*Task directions*: Across all entries below, how many lines include "slave"? Answer with the number alone.

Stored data
────────────────────
## src/rtl/axi_lite_regfile_if.sv

```systemverilog
// AXI4-Lite bus bundle between one master and the register file slave.
// Signal names follow the slave-side port names of the bus.
interface axi_lite_regfile_if #(
   parameter int unsigned ADDR_W = 32,
   parameter int unsigned DATA_W = 32
);
   localparam int unsigned STRB_W = DATA_W / 8;

   logic                s_awvalid;
   logic                s_awready;
   logic [ADDR_W-1:0]   s_awaddr;
   logic                s_wvalid;
   logic                s_wready;
   logic [DATA_W-1:0]   s_wdata;
   logic [STRB_W-1:0]   s_wstrb;
   logic                s_bvalid;
   logic                s_bready;
   logic [1:0]          s_bresp;
   logic                s_arvalid;
   logic                s_arready;
   logic [ADDR_W-1:0]   s_araddr;
   logic                s_rvalid;
   logic                s_rready;
   logic [DATA_W-1:0]   s_rdata;
   logic [1:0]          s_rresp;

   modport slave (
      input  s_awvalid, s_awaddr, s_wvalid, s_wdata, s_wstrb, s_bready,
             s_arvalid, s_araddr, s_rready,
      output s_awready, s_wready, s_bvalid, s_bresp, s_arready, s_rvalid,
             s_rdata, s_rresp
   );

   modport master (
      output s_awvalid, s_awaddr, s_wvalid, s_wdata, s_wstrb, s_bready,
             s_arvalid, s_araddr, s_rready,
      input  s_awready, s_wready, s_bvalid, s_bresp, s_arready, s_rvalid,
             s_rdata, s_rresp
   );
endinterface

```

## src/rtl/axi_lite_regfile.sv

```systemverilog
// AXI4-Lite slave register file: NUM_REGS byte-strobed registers with
// independent read/write paths, range checking and per-register write pulses.
module axi_lite_regfile #(
   parameter int unsigned ADDR_W    = 32,
   parameter int unsigned DATA_W    = 32,
   parameter int unsigned NUM_REGS  = 16,
   parameter int unsigned BASE_ADDR = 0
) (
   input  logic                         clk,
   input  logic                         rst_n,
   axi_lite_regfile_if.slave            s,
   output logic [NUM_REGS*DATA_W-1:0]   reg_q,
   output logic [NUM_REGS-1:0]          reg_wr_pulse
);
   localparam int unsigned STRB_W = DATA_W / 8;
   localparam int unsigned LSB    = $clog2(STRB_W);
   localparam int unsigned IDX_W  = (NUM_REGS > 1) ? $clog2(NUM_REGS) : 1;
   localparam logic [1:0]  RESP_OKAY   = 2'b00;
   localparam logic [1:0]  RESP_SLVERR = 2'b10;

   typedef enum logic [1:0] {ST_IDLE, ST_COMMIT, ST_RESP} wr_state_e;

   wr_state_e           r_state;
   wr_state_e           w_state_nxt;
   logic                r_aw_held, r_w_held;
   logic                w_aw_held_nxt, w_w_held_nxt;
   logic                r_awready, r_wready;
   logic [ADDR_W-1:0]   r_awaddr;
   logic [DATA_W-1:0]   r_wdata;
   logic [STRB_W-1:0]   r_wstrb;
   logic                r_bvalid;
   logic [1:0]          r_bresp;
   logic                r_arready, r_rvalid;
   logic [DATA_W-1:0]   r_rdata;
   logic [1:0]          r_rresp;
   logic [DATA_W-1:0]   r_regs [NUM_REGS];
   logic [NUM_REGS-1:0] r_wr_pulse;
   logic                w_commit, w_b_done;
   logic                w_aw_hs, w_w_hs, w_ar_hs;
   logic                w_wr_in, w_rd_in;
   logic [IDX_W-1:0]    w_wr_idx, w_rd_idx;
   logic [DATA_W-1:0]   w_rd_val;

   // Borrow out of the base subtraction flags addresses below BASE_ADDR.
   function automatic logic in_range(input logic [ADDR_W-1:0] a);
      logic [ADDR_W:0] d;
      d = {1'b0, a} - {1'b0, ADDR_W'(BASE_ADDR)};
      return !d[ADDR_W] && ((d[ADDR_W-1:0] >> LSB) < ADDR_W'(NUM_REGS));
   endfunction

   function automatic logic [IDX_W-1:0] idx_of(input logic [ADDR_W-1:0] a);
      return IDX_W'((a - ADDR_W'(BASE_ADDR)) >> LSB);
   endfunction

   assign w_aw_hs  = s.s_awvalid && r_awready;
   assign w_w_hs   = s.s_wvalid && r_wready;
   assign w_ar_hs  = s.s_arvalid && r_arready;
   assign w_wr_in  = in_range(r_awaddr);
   assign w_wr_idx = idx_of(r_awaddr);
   assign w_rd_in  = in_range(s.s_araddr);
   assign w_rd_idx = idx_of(s.s_araddr);

   always_comb begin
      w_rd_val = '0;
      for (int unsigned i = 0; i < NUM_REGS; i++) begin
         if (w_rd_idx == IDX_W'(i)) w_rd_val = r_regs[i];
      end
   end

   // Write FSM: state register
   always_ff @(posedge clk) begin
      if (!rst_n) r_state <= ST_IDLE;
      else        r_state <= w_state_nxt;
   end

   // Write FSM: next state and hold-register control
   always_comb begin
      w_state_nxt   = r_state;
      w_commit      = 1'b0;
      w_b_done      = 1'b0;
      w_aw_held_nxt = r_aw_held | w_aw_hs;
      w_w_held_nxt  = r_w_held | w_w_hs;
      case (r_state)
         ST_IDLE: begin
            if (w_aw_held_nxt && w_w_held_nxt) w_state_nxt = ST_COMMIT;
         end
         ST_COMMIT: begin
            w_commit    = 1'b1;
            w_state_nxt = ST_RESP;
         end
         ST_RESP: begin
            if (s.s_bready) begin
               w_b_done      = 1'b1;
               w_aw_held_nxt = 1'b0;
               w_w_held_nxt  = 1'b0;
               w_state_nxt   = ST_IDLE;
            end
         end
         default: w_state_nxt = ST_IDLE;
      endcase
   end

   // Write datapath: holds, readies, register update, B channel
   always_ff @(posedge clk) begin
      if (!rst_n) begin
         r_aw_held  <= 1'b0;
         r_w_held   <= 1'b0;
         r_awready  <= 1'b0;
         r_wready   <= 1'b0;
         r_awaddr   <= '0;
         r_wdata    <= '0;
         r_wstrb    <= '0;
         r_bvalid   <= 1'b0;
         r_bresp    <= RESP_OKAY;
         r_wr_pulse <= '0;
         for (int unsigned i = 0; i < NUM_REGS; i++) r_regs[i] <= '0;
      end else begin
         r_aw_held  <= w_aw_held_nxt;
         r_w_held   <= w_w_held_nxt;
         r_awready  <= !w_aw_held_nxt && (w_state_nxt != ST_RESP);
         r_wready   <= !w_w_held_nxt && (w_state_nxt != ST_RESP);
         if (w_aw_hs) r_awaddr <= s.s_awaddr;
         if (w_w_hs) begin
            r_wdata <= s.s_wdata;
            r_wstrb <= s.s_wstrb;
         end
         if (w_commit) begin
            r_bvalid <= 1'b1;
            r_bresp  <= w_wr_in ? RESP_OKAY : RESP_SLVERR;
         end else if (w_b_done) begin
            r_bvalid <= 1'b0;
         end
         r_wr_pulse <= '0;
         for (int unsigned i = 0; i < NUM_REGS; i++) begin
            if (w_commit && w_wr_in && (w_wr_idx == IDX_W'(i))) begin
               r_wr_pulse[i] <= |r_wstrb;
               for (int unsigned b = 0; b < STRB_W; b++) begin
                  if (r_wstrb[b]) r_regs[i][b*8 +: 8] <= r_wdata[b*8 +: 8];
               end
            end
         end
      end
   end

   // Read path: single outstanding read; rdata samples pre-commit register values
   always_ff @(posedge clk) begin
      if (!rst_n) begin
         r_arready <= 1'b0;
         r_rvalid  <= 1'b0;
         r_rdata   <= '0;
         r_rresp   <= RESP_OKAY;
      end else begin
         r_arready <= !(w_ar_hs || (r_rvalid && !s.s_rready));
         if (w_ar_hs) begin
            r_rvalid <= 1'b1;
            r_rdata  <= w_rd_in ? w_rd_val : '0;
            r_rresp  <= w_rd_in ? RESP_OKAY : RESP_SLVERR;
         end else if (r_rvalid && s.s_rready) begin
            r_rvalid <= 1'b0;
         end
      end
   end

   assign s.s_awready  = r_awready;
   assign s.s_wready   = r_wready;
   assign s.s_bvalid   = r_bvalid;
   assign s.s_bresp    = r_bresp;
   assign s.s_arready  = r_arready;
   assign s.s_rvalid   = r_rvalid;
   assign s.s_rdata    = r_rdata;
   assign s.s_rresp    = r_rresp;
   assign reg_wr_pulse = r_wr_pulse;

   for (genvar g = 0; g < NUM_REGS; g++) begin : g_regq
      assign reg_q[g*DATA_W +: DATA_W] = r_regs[g];
   end
endmodule

```

## src/flat_wrapper.sv

```systemverilog
// flat-port wrapper written by rule: the top's interface ports become plain ports
module axi_lite_regfile_flat 
#(
   parameter int unsigned ADDR_W    = 32,
   parameter int unsigned DATA_W    = 32,
   parameter int unsigned NUM_REGS  = 16,
   parameter int unsigned BASE_ADDR = 0
)
  (clk, rst_n, reg_q, reg_wr_pulse, s_s_awvalid, s_s_awaddr, s_s_wvalid, s_s_wdata, s_s_wstrb, s_s_bready, s_s_arvalid, s_s_araddr, s_s_rready, s_s_awready, s_s_wready, s_s_bvalid, s_s_bresp, s_s_arready, s_s_rvalid, s_s_rdata, s_s_rresp);
  axi_lite_regfile_if #(.ADDR_W(ADDR_W), .DATA_W(DATA_W)) s_i ();
  input  logic clk;
  input  logic rst_n;
  output logic [NUM_REGS*DATA_W-1:0] reg_q;
  output logic [NUM_REGS-1:0] reg_wr_pulse;
  input wire logic [$bits(s_i.s_awvalid)-1:0] s_s_awvalid;
  input wire logic [$bits(s_i.s_awaddr)-1:0] s_s_awaddr;
  input wire logic [$bits(s_i.s_wvalid)-1:0] s_s_wvalid;
  input wire logic [$bits(s_i.s_wdata)-1:0] s_s_wdata;
  input wire logic [$bits(s_i.s_wstrb)-1:0] s_s_wstrb;
  input wire logic [$bits(s_i.s_bready)-1:0] s_s_bready;
  input wire logic [$bits(s_i.s_arvalid)-1:0] s_s_arvalid;
  input wire logic [$bits(s_i.s_araddr)-1:0] s_s_araddr;
  input wire logic [$bits(s_i.s_rready)-1:0] s_s_rready;
  output wire logic [$bits(s_i.s_awready)-1:0] s_s_awready;
  output wire logic [$bits(s_i.s_wready)-1:0] s_s_wready;
  output wire logic [$bits(s_i.s_bvalid)-1:0] s_s_bvalid;
  output wire logic [$bits(s_i.s_bresp)-1:0] s_s_bresp;
  output wire logic [$bits(s_i.s_arready)-1:0] s_s_arready;
  output wire logic [$bits(s_i.s_rvalid)-1:0] s_s_rvalid;
  output wire logic [$bits(s_i.s_rdata)-1:0] s_s_rdata;
  output wire logic [$bits(s_i.s_rresp)-1:0] s_s_rresp;
  assign s_i.s_awvalid = s_s_awvalid;
  assign s_i.s_awaddr = s_s_awaddr;
  assign s_i.s_wvalid = s_s_wvalid;
  assign s_i.s_wdata = s_s_wdata;
  assign s_i.s_wstrb = s_s_wstrb;
  assign s_i.s_bready = s_s_bready;
  assign s_i.s_arvalid = s_s_arvalid;
  assign s_i.s_araddr = s_s_araddr;
  assign s_i.s_rready = s_s_rready;
  assign s_s_awready = s_i.s_awready;
  assign s_s_wready = s_i.s_wready;
  assign s_s_bvalid = s_i.s_bvalid;
  assign s_s_bresp = s_i.s_bresp;
  assign s_s_arready = s_i.s_arready;
  assign s_s_rvalid = s_i.s_rvalid;
  assign s_s_rdata = s_i.s_rdata;
  assign s_s_rresp = s_i.s_rresp;
  axi_lite_regfile #(.ADDR_W(ADDR_W), .DATA_W(DATA_W), .NUM_REGS(NUM_REGS), .BASE_ADDR(BASE_ADDR)) u_core (.clk(clk), .rst_n(rst_n), .s(s_i), .reg_q(reg_q), .reg_wr_pulse(reg_wr_pulse));
endmodule
```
────────────────────
*Written solution*: 5